==== THE DATA
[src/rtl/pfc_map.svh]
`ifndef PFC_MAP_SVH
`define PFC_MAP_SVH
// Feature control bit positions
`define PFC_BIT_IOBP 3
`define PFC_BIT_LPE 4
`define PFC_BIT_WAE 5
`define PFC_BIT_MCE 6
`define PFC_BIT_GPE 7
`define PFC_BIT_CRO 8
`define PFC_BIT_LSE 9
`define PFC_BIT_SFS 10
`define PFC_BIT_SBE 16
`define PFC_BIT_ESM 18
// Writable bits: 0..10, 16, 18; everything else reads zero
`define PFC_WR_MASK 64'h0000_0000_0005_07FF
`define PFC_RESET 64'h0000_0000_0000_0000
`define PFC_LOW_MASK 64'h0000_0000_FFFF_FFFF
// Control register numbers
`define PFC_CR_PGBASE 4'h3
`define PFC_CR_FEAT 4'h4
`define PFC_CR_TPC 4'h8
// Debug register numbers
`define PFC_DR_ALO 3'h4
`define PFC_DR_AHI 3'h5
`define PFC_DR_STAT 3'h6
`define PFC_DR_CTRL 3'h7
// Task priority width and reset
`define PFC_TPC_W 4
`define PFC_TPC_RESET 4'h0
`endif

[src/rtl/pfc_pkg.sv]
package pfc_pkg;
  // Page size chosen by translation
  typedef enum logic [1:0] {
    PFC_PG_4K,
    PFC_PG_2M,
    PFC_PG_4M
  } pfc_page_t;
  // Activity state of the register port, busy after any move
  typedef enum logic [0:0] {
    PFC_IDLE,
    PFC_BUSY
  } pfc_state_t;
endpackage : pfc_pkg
========
==== THE DATA
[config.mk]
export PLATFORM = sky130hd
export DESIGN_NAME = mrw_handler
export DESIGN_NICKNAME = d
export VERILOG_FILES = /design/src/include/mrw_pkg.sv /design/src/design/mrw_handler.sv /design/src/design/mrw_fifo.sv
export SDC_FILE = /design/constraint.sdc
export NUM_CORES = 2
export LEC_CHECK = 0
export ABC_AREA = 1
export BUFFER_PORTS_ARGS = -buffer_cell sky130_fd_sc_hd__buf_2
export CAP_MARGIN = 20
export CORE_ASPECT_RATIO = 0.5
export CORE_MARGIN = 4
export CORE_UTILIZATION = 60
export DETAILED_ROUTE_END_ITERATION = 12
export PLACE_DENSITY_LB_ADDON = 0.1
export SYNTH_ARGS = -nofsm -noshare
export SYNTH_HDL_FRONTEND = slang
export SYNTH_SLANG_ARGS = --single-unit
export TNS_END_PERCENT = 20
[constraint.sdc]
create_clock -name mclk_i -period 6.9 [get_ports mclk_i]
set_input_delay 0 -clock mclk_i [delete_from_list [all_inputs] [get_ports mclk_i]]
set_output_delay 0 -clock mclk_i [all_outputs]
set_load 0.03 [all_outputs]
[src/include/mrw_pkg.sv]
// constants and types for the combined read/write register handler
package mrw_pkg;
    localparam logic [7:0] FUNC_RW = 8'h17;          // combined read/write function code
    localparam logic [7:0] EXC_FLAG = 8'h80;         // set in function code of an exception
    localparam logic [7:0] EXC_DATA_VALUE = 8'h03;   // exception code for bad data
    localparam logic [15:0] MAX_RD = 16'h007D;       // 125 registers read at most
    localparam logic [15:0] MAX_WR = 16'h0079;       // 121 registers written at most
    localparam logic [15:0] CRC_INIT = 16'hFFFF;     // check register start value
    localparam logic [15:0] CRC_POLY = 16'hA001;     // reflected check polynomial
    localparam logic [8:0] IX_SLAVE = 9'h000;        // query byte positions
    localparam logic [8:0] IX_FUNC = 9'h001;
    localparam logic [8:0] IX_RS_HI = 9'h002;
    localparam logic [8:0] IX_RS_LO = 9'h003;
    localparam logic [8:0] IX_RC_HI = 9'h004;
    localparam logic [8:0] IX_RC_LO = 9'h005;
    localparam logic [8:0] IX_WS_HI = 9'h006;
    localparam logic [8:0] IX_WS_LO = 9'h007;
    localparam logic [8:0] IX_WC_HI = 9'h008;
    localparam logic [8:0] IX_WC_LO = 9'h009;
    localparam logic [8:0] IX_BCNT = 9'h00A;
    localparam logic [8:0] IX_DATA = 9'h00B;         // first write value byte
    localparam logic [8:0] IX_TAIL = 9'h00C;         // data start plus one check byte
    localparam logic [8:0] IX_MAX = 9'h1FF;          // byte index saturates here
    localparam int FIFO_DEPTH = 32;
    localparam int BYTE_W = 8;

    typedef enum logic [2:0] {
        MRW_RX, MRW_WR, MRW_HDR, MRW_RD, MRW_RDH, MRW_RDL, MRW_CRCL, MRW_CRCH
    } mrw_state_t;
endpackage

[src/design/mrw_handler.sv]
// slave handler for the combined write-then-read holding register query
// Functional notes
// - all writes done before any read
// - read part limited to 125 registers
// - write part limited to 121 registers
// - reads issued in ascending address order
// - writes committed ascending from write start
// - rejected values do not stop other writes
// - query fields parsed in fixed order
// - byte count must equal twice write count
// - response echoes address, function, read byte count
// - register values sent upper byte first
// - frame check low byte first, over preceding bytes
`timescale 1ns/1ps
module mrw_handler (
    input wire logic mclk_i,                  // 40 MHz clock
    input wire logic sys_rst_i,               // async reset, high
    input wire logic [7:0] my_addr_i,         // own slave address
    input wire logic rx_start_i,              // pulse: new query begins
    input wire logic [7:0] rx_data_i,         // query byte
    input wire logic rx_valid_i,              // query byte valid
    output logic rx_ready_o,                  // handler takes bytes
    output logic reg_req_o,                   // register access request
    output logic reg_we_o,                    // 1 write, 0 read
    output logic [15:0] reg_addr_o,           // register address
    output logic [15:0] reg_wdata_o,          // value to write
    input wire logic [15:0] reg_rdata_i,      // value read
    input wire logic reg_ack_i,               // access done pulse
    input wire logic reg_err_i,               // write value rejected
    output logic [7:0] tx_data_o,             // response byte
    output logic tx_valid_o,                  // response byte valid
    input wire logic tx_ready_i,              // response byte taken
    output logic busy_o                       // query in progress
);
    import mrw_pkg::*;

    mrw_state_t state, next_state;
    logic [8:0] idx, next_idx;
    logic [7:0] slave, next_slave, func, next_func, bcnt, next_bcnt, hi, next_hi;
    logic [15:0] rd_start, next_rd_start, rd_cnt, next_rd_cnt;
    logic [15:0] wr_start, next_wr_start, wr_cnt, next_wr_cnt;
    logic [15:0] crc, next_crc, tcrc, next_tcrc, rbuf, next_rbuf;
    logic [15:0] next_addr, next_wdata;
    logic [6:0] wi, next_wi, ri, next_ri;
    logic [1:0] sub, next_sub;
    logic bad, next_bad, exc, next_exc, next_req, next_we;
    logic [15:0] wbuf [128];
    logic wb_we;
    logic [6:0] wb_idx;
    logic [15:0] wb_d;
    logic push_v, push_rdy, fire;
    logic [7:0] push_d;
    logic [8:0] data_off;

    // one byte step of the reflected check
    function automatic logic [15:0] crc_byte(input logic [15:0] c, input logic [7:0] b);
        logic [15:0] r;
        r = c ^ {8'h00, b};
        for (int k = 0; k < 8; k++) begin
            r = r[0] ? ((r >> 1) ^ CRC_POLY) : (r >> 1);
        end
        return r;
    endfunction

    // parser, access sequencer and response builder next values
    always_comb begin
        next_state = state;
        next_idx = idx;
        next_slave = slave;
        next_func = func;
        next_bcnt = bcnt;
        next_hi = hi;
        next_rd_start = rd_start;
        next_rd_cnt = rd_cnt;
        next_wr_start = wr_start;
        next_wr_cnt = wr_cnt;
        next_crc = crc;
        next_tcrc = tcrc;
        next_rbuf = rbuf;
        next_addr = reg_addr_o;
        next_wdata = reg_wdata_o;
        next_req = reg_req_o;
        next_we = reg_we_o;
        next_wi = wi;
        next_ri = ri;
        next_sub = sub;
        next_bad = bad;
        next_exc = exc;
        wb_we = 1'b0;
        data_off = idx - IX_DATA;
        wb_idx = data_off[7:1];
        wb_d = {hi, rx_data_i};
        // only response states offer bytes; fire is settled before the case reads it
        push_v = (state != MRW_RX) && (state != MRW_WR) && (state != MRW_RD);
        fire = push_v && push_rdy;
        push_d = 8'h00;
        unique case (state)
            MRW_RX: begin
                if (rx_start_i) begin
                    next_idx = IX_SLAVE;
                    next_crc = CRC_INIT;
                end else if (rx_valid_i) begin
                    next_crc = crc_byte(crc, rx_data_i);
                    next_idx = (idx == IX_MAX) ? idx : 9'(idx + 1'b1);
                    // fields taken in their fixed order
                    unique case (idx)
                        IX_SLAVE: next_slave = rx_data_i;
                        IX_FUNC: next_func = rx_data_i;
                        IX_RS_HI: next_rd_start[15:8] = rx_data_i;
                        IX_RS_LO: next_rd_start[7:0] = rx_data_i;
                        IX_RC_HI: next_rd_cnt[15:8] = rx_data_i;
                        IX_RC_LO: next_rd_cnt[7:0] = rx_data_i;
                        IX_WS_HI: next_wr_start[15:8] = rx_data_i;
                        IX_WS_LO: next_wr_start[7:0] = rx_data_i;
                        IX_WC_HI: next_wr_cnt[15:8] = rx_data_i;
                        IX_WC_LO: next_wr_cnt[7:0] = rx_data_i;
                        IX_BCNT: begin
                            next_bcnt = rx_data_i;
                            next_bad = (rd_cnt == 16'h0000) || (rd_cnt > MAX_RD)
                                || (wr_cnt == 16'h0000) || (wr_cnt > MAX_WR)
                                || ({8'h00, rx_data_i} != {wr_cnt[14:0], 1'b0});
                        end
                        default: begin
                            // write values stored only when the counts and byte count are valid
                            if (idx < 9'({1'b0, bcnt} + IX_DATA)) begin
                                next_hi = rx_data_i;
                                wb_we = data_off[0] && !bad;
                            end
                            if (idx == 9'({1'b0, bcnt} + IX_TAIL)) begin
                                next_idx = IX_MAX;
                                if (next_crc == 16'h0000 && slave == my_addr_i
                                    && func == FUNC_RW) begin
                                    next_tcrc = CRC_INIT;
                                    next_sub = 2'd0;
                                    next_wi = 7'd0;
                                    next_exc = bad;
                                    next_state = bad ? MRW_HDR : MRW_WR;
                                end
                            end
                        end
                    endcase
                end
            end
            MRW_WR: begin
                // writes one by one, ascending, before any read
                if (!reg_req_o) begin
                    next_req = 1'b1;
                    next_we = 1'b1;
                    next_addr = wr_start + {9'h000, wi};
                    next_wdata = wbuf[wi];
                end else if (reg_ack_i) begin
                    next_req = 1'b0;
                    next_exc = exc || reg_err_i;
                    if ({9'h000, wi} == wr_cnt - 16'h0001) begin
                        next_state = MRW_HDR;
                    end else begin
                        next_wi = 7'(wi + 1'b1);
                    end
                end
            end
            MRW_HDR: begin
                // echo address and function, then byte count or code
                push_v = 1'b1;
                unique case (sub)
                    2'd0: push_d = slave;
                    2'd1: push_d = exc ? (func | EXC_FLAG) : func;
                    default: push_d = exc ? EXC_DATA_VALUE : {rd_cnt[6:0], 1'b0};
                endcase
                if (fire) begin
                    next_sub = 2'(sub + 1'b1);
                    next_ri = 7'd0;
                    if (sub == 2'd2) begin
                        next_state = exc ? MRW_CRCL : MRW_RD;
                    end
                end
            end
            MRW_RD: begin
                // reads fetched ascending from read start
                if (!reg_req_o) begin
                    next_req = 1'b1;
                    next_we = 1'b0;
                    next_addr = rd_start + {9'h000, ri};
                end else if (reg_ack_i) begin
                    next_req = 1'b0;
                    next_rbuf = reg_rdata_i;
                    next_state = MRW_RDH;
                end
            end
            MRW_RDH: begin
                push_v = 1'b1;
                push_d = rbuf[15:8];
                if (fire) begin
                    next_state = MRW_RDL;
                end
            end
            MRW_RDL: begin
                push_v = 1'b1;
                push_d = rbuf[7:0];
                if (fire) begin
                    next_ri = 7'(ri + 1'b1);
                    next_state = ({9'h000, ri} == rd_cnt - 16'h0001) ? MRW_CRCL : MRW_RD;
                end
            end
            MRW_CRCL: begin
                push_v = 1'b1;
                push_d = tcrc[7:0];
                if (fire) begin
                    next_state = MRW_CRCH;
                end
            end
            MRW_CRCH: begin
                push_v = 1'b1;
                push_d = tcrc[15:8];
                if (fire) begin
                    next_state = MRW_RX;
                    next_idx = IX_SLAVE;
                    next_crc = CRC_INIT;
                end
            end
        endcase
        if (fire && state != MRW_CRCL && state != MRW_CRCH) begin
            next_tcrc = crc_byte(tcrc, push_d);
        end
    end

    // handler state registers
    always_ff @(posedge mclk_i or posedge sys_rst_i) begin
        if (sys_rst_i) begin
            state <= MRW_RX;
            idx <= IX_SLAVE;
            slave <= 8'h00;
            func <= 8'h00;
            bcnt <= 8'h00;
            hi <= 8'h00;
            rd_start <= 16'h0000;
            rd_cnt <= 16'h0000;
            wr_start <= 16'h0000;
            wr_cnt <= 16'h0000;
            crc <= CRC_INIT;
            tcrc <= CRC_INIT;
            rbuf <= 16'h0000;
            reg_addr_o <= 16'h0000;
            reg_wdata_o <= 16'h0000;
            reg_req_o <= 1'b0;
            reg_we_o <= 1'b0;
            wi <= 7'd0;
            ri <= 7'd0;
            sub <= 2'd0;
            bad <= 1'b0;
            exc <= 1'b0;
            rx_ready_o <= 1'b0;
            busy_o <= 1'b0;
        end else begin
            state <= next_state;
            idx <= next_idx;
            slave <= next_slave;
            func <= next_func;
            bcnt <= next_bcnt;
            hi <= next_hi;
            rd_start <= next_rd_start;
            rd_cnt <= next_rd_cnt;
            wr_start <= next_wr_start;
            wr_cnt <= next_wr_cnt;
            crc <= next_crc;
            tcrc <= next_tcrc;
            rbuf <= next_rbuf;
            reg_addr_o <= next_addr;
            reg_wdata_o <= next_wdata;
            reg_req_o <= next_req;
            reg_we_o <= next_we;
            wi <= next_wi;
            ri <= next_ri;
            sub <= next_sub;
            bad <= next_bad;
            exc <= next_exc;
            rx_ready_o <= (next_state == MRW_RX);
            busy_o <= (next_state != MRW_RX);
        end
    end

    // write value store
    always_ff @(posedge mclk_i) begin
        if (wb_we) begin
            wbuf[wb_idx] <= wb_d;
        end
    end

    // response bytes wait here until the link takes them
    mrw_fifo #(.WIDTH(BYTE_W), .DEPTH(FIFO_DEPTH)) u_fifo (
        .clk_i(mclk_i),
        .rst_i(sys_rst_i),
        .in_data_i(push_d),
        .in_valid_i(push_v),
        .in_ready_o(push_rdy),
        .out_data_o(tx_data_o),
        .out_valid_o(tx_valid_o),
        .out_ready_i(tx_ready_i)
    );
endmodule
========
Work through the entries, filtering for the string "order", and copy each line that holds it.

» **WRITTEN SOLUTION**
// - reads issued in ascending address order
// - query fields parsed in fixed order
                    // fields taken in their fixed order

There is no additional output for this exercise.